# bow



## TheARCHER17 (Feb 20, 2008)

hey what kind of bow do u shoot.


----------



## Mach12 (Apr 3, 2007)

pse mach 12. ive tried many different bows and found this to be the best shooting bow ever.


----------



## BIGBC (Jan 29, 2007)

Ive tried out a lot of different brands and models and Hoyt's just work best for me, followed shortly by Bowtech's =]


----------



## thrill_seeker (Feb 2, 2008)

Why the Yays behind hoyt and Mathews???


----------



## buglebuster (Feb 18, 2009)

thrill_seeker said:


> Why the Yays behind hoyt and Mathews???

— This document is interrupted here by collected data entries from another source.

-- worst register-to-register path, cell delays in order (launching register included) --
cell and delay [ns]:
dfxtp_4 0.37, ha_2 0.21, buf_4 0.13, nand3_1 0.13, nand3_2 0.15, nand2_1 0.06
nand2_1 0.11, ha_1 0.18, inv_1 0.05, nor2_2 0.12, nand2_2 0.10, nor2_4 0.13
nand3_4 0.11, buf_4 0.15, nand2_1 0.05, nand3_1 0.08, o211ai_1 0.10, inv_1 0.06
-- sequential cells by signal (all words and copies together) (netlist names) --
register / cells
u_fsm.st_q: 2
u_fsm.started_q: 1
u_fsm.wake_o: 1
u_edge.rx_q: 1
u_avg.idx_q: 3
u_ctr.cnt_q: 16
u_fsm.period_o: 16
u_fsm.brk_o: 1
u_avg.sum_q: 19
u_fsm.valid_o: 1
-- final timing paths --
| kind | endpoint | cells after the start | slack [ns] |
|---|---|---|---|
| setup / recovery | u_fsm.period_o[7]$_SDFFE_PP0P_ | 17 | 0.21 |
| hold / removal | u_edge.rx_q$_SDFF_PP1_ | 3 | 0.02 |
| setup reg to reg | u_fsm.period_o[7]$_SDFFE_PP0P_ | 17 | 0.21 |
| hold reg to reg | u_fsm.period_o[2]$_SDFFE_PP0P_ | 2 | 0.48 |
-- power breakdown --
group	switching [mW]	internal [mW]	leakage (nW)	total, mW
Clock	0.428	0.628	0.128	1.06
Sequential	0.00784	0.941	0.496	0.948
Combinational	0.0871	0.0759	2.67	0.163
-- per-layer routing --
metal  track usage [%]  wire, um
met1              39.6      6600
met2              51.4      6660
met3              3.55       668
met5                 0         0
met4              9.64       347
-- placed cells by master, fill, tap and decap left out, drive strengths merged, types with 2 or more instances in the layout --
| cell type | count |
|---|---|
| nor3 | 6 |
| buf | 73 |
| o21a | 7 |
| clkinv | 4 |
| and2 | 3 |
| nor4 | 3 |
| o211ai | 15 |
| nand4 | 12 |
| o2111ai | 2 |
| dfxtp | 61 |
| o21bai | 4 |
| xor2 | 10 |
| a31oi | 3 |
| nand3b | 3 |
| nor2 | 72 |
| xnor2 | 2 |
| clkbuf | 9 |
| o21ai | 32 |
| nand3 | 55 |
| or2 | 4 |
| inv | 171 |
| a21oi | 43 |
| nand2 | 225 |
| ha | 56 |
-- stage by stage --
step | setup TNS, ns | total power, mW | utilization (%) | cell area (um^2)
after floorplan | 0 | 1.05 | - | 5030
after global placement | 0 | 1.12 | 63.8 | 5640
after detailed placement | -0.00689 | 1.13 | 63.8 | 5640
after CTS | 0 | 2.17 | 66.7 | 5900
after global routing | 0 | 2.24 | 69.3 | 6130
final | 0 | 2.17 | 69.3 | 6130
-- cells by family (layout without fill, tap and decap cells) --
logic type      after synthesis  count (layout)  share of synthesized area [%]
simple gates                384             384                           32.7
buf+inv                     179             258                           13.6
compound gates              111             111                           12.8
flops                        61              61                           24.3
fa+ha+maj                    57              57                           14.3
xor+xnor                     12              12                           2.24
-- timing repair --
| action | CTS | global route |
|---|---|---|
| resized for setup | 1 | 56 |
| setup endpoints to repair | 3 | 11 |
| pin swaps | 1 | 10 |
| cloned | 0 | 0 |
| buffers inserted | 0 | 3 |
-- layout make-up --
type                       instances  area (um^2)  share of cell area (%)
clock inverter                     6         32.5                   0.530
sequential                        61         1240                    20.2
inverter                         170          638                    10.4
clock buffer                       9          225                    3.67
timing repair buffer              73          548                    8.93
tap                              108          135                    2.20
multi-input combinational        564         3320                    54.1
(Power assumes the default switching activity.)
--- config.mk ---
export PLATFORM = sky130hd
export DESIGN_NAME = rxq_top
export DESIGN_NICKNAME = d
export VERILOG_FILES = /design/src/rtl/rxq_pkg.sv /design/src/rtl/rxq_cfg.sv /design/src/rtl/rxq_store.sv /design/src/rtl/rxq_timer.sv /design/src/rtl/rxq_top.sv
export SDC_FILE = /design/constraint.sdc
export NUM_CORES = 1
export LEC_CHECK = 0
export BUFFER_PORTS_ARGS = -buffer_cell sky130_fd_sc_hd__clkbuf_2
export CAP_MARGIN = 5
export CELL_PAD_IN_SITES_DETAIL_PLACEMENT = 1
export CELL_PAD_IN_SITES_GLOBAL_PLACEMENT = 1
export CORE_UTILIZATION = 30
export CTS_BUF_LIST = sky130_fd_sc_hd__clkbuf_4
export DETAILED_ROUTE_END_ITERATION = 6
export MAX_ROUTING_LAYER = met4
export PLACE_DENSITY_LB_ADDON = 0.15
export SETUP_SLACK_MARGIN = 0.05
export SYNTH_ARGS = -nofsm -noshare
export SYNTH_HDL_FRONTEND = slang
export SYNTH_HIERARCHICAL = 1
export SYNTH_SLANG_ARGS = --single-unit
export TNS_END_PERCENT = 50
--- constraint.sdc ---
create_clock -name clk -period 12.5 [get_ports clk]
set_input_delay 2.5 -clock clk [delete_from_list [all_inputs] [get_ports clk]]
set_output_delay 2.5 -clock clk [all_outputs]
set_load 0.02 [all_outputs]
===== src/rtl/fpc_pkg.sv =====
package fpc_pkg;

  localparam int WORD_W  = 16;
  localparam int POLL_LO = 7;
  localparam int POLL_HI = 15;
  localparam int ERR_LO  = 5;
  localparam int ERR_HI  = 13;

  typedef enum logic [1:0] {
    RES_OK      = 2'd0,
    RES_DEVERR  = 2'd1,
    RES_TIMEOUT = 2'd2,
    RES_VERIFY  = 2'd3
  } result_e;

  typedef enum logic [1:0] {
    ST_IDLE  = 2'd0,
    ST_ISSUE = 2'd1,
    ST_WAIT  = 2'd2
  } state_e;

  typedef enum logic [1:0] {
    PH_POLL    = 2'd0,
    PH_CONFIRM = 2'd1,
    PH_VERIFY  = 2'd2
  } phase_e;

  // polled bits agree with the target word
  function automatic logic poll_match(logic [WORD_W-1:0] d, logic [WORD_W-1:0] t);
    return (d[POLL_LO] == t[POLL_LO]) && (d[POLL_HI] == t[POLL_HI]);
  endfunction

  // device fault indication in either byte
  function automatic logic fault_seen(logic [WORD_W-1:0] d);
    return d[ERR_LO] | d[ERR_HI];
  endfunction

  // erase completes towards all ones; program towards the written word
  function automatic logic [WORD_W-1:0] poll_target(logic erase, logic [WORD_W-1:0] w);
    return erase ? {WORD_W{1'b1}} : w;
  endfunction

endpackage


===== src/rtl/fpc_sequencer.sv =====
module fpc_sequencer
  import fpc_pkg::*;
(
  input  logic    clk,
  input  logic    rst_n,
  input  logic    start_ok,
  input  logic    is_erase,
  input  logic    rd_valid,
  input  logic    poll_ok,
  input  logic    err_seen,
  input  logic    word_ok,
  input  logic    wd_last,
  output logic    rd_req,
  output logic    busy,
  output logic    done,
  output result_e result,
  output logic    wd_clear,
  output logic    wd_step
);

  state_e  state_q, state_d;
  phase_e  phase_q, phase_d;
  logic    fin;
  result_e fin_code;
  logic    accept;

  assign accept   = (state_q == ST_WAIT) && rd_valid;
  assign rd_req   = (state_q == ST_ISSUE);
  assign busy     = (state_q != ST_IDLE);
  assign wd_clear = start_ok;

  always_comb begin
    state_d  = state_q;
    phase_d  = phase_q;
    fin      = 1'b0;
    fin_code = RES_OK;
    wd_step  = 1'b0;
    unique case (state_q)
      ST_IDLE: begin
        if (start_ok) begin
          state_d = ST_ISSUE;
          phase_d = PH_POLL;
        end
      end
      ST_ISSUE: state_d = ST_WAIT;
      ST_WAIT: begin
        if (rd_valid) begin
          state_d = ST_ISSUE;
          unique case (phase_q)
            PH_POLL: begin
              if (err_seen) phase_d = PH_CONFIRM;
              else if (poll_ok) begin
                if (is_erase) fin = 1'b1;
                else          phase_d = PH_VERIFY;
              end else if (wd_last) begin
                fin      = 1'b1;
                fin_code = RES_TIMEOUT;
              end else wd_step = 1'b1;
            end
            PH_CONFIRM: begin
              if (poll_ok) begin
                if (is_erase) fin = 1'b1;
                else          phase_d = PH_VERIFY;
              end else begin
                fin      = 1'b1;
                fin_code = RES_DEVERR;
              end
            end
            default: begin
              fin      = 1'b1;
              fin_code = word_ok ? RES_OK : RES_VERIFY;
            end
          endcase
          if (fin) state_d = ST_IDLE;
        end
      end
      default: state_d = ST_IDLE;
    endcase
  end

  always_ff @(posedge clk) begin
    if (!rst_n) begin
      state_q <= ST_IDLE;
      phase_q <= PH_POLL;
      done    <= 1'b0;
      result  <= RES_OK;
    end else begin
      state_q <= state_d;
      phase_q <= phase_d;
      done    <= fin;
      if (fin) result <= fin_code;
    end
  end


  req_pulse_chk: assert property (@(posedge clk) disable iff (!rst_n)
    rd_req |=> !rd_req);


  wait_hold_chk: assert property (@(posedge clk) disable iff (!rst_n)
    (busy && !rd_req && !rd_valid) |=> !rd_req);


  first_read_chk: assert property (@(posedge clk) disable iff (!rst_n)
    start_ok |=> rd_req);


  confirm_once_chk: assert property (@(posedge clk) disable iff (!rst_n)
    (accept && phase_q == PH_CONFIRM) |=> (done || phase_q == PH_VERIFY));


  done_pulse_chk: assert property (@(posedge clk) disable iff (!rst_n)
    done |=> !done);


  done_idle_chk: assert property (@(posedge clk) disable iff (!rst_n)
    done |-> !busy);

endmodule


===== config.mk =====
export PLATFORM = sky130hd
export DESIGN_NAME = fpc_sequencer
export DESIGN_NICKNAME = d
export VERILOG_FILES = /design/src/rtl/fpc_pkg.sv /design/src/rtl/fpc_sequencer.sv
export SDC_FILE = /design/constraint.sdc
export NUM_CORES = 1
export LEC_CHECK = 0
export ABC_AREA = 0
export CAP_MARGIN = 20
export CORE_AREA = 2 2 39 41
export CTS_CLUSTER_SIZE = 20
export DETAILED_ROUTE_END_ITERATION = 8
export DIE_AREA = 0 0 41 43
export SYNTH_ARGS = -nofsm -noshare
export SYNTH_HDL_FRONTEND = slang
export SYNTH_SLANG_ARGS = --single-unit

===== constraint.sdc =====
create_clock -name clk -period 1.5 [get_ports clk]
set_input_delay 0.3 -clock clk [delete_from_list [all_inputs] [get_ports clk]]
set_output_delay 0.3 -clock clk [all_outputs]
set_load 0.03 [all_outputs]

-- Word level (Yosys, flattened, before mapping)
Cells that the tools add are included.
- eq/ne operators: 6
- multiplexer cells: 35
- reductions and logical operators: 6
- operators by type and width (kind ; count):
    $mux 2 ; 13
    $mux 1 ; 17
    $pmux 2 s2 ; 3
    $pmux 2 s3 ; 1
    $eq 2x1->1 const B ; 2
    $logic_not 2->1 ; 2
    $ne 2x2->1 const B ; 2
    $reduce_and 4->1 ; 1
    $reduce_bool 2->1 ; 2
    $ne 3x1->1 const B ; 1
    $eq 2x2->1 const B ; 1
    $pmux 1 s2 ; 1
    $reduce_and 2->1 ; 1
- input bits: 9
- register bits after elaboration: 7
- output and inout bits: 7
- logic and storage cells: 51

-- Depth between registers and ports, before layout
Gate-level depths: netlist of run 1.
- depth in word-level cells: 9
- mapped depth: 4
- gate-level depth less buffers: 4

-- Worst setup path before layout of run 1
Ideal clock, no wire load.
- path type: reg-to-output
- start point: reg state_q[0]
- end point: out wd_step
- buffers on the path: 0
- arrival time: 1.284 ns
- path slack: -0.084 ns
- data required time: 1.200 ns
- stages on the path, launching flop included: 3
- path through: dfxtp_1 nand3b_2 nor3_1
- cells in the longest elaborated chain, start to end: 2
- ends and longest elaborated chain (element ; line ; RTL):
    start, declared ; fpc_sequencer.sv:21 ; state_e state_q, state_d;
    start signal, assigned ; fpc_sequencer.sv:88 ; state_q <= state_d;
    $eq 2x2->1 ; fpc_sequencer.sv:38 ; unique case (state_q)
    $mux 1 ; fpc_sequencer.sv:38 ;
    end, declared ; fpc_sequencer.sv:18 ; output logic wd_step
No other way between the ends.

-- Final worst setup path of run 1
Ends and elaborated chain as after synthesis.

Dont know about hoyt but it's because mathews is the best. just kiddin i'm not a brand shooter.


----------



## thrill_seeker (Feb 2, 2008)

buglebuster said:


> Dont know about hoyt but it's because mathews is the best. just kiddin i'm not a brand shooter.


I dont looks like a bigger YAY after hoyt then mathews to me.


----------



## Mathewsju (Jan 19, 2008)

Currently use Mathews Apex and Drenalin, but I do love Martin.

Will be using a bow that I designed for all types of target archery this year.


----------



## Ignition kid (Oct 7, 2008)

Mathews all the way!


----------



## gobblercrazy (May 9, 2008)

Right now I'm flingin' arrows out of a Bowtech, but I'll shoot whatever feels good and is at a reasonable price.


----------



## MOHALucan (Mar 20, 2008)

Right now, I shoot Bowtech, but I'm not really bRAND LOYAL...IF i FIND ANOTHER BRAND THAT i SHOOT BETTER AND LIKE BETTER THAN MY 82ND SOMEDAY, i WILL BE SWITHCHING BRANDS...HOWEVER, i love MY bOWTECH RIGHT NOW...


----------



## MOHALucan (Mar 20, 2008)

Oops..sorry for the yelling....didn't know I had the CAPS lock on.....


----------



## master hunter (Oct 9, 2007)

were is alpine or the choice other?


----------



## TheARCHER17 (Feb 20, 2008)

master hunter said:


> were is alpine or the choice other?


srry forgot those. hoyt and mathews are wat i like best


----------



## master hunter (Oct 9, 2007)

well i shoot alpine and love them. but the other one that is good i bowtech


----------



## Sighting In (Feb 5, 2009)

thrill_seeker said:


> Why the Yays behind hoyt and Mathews???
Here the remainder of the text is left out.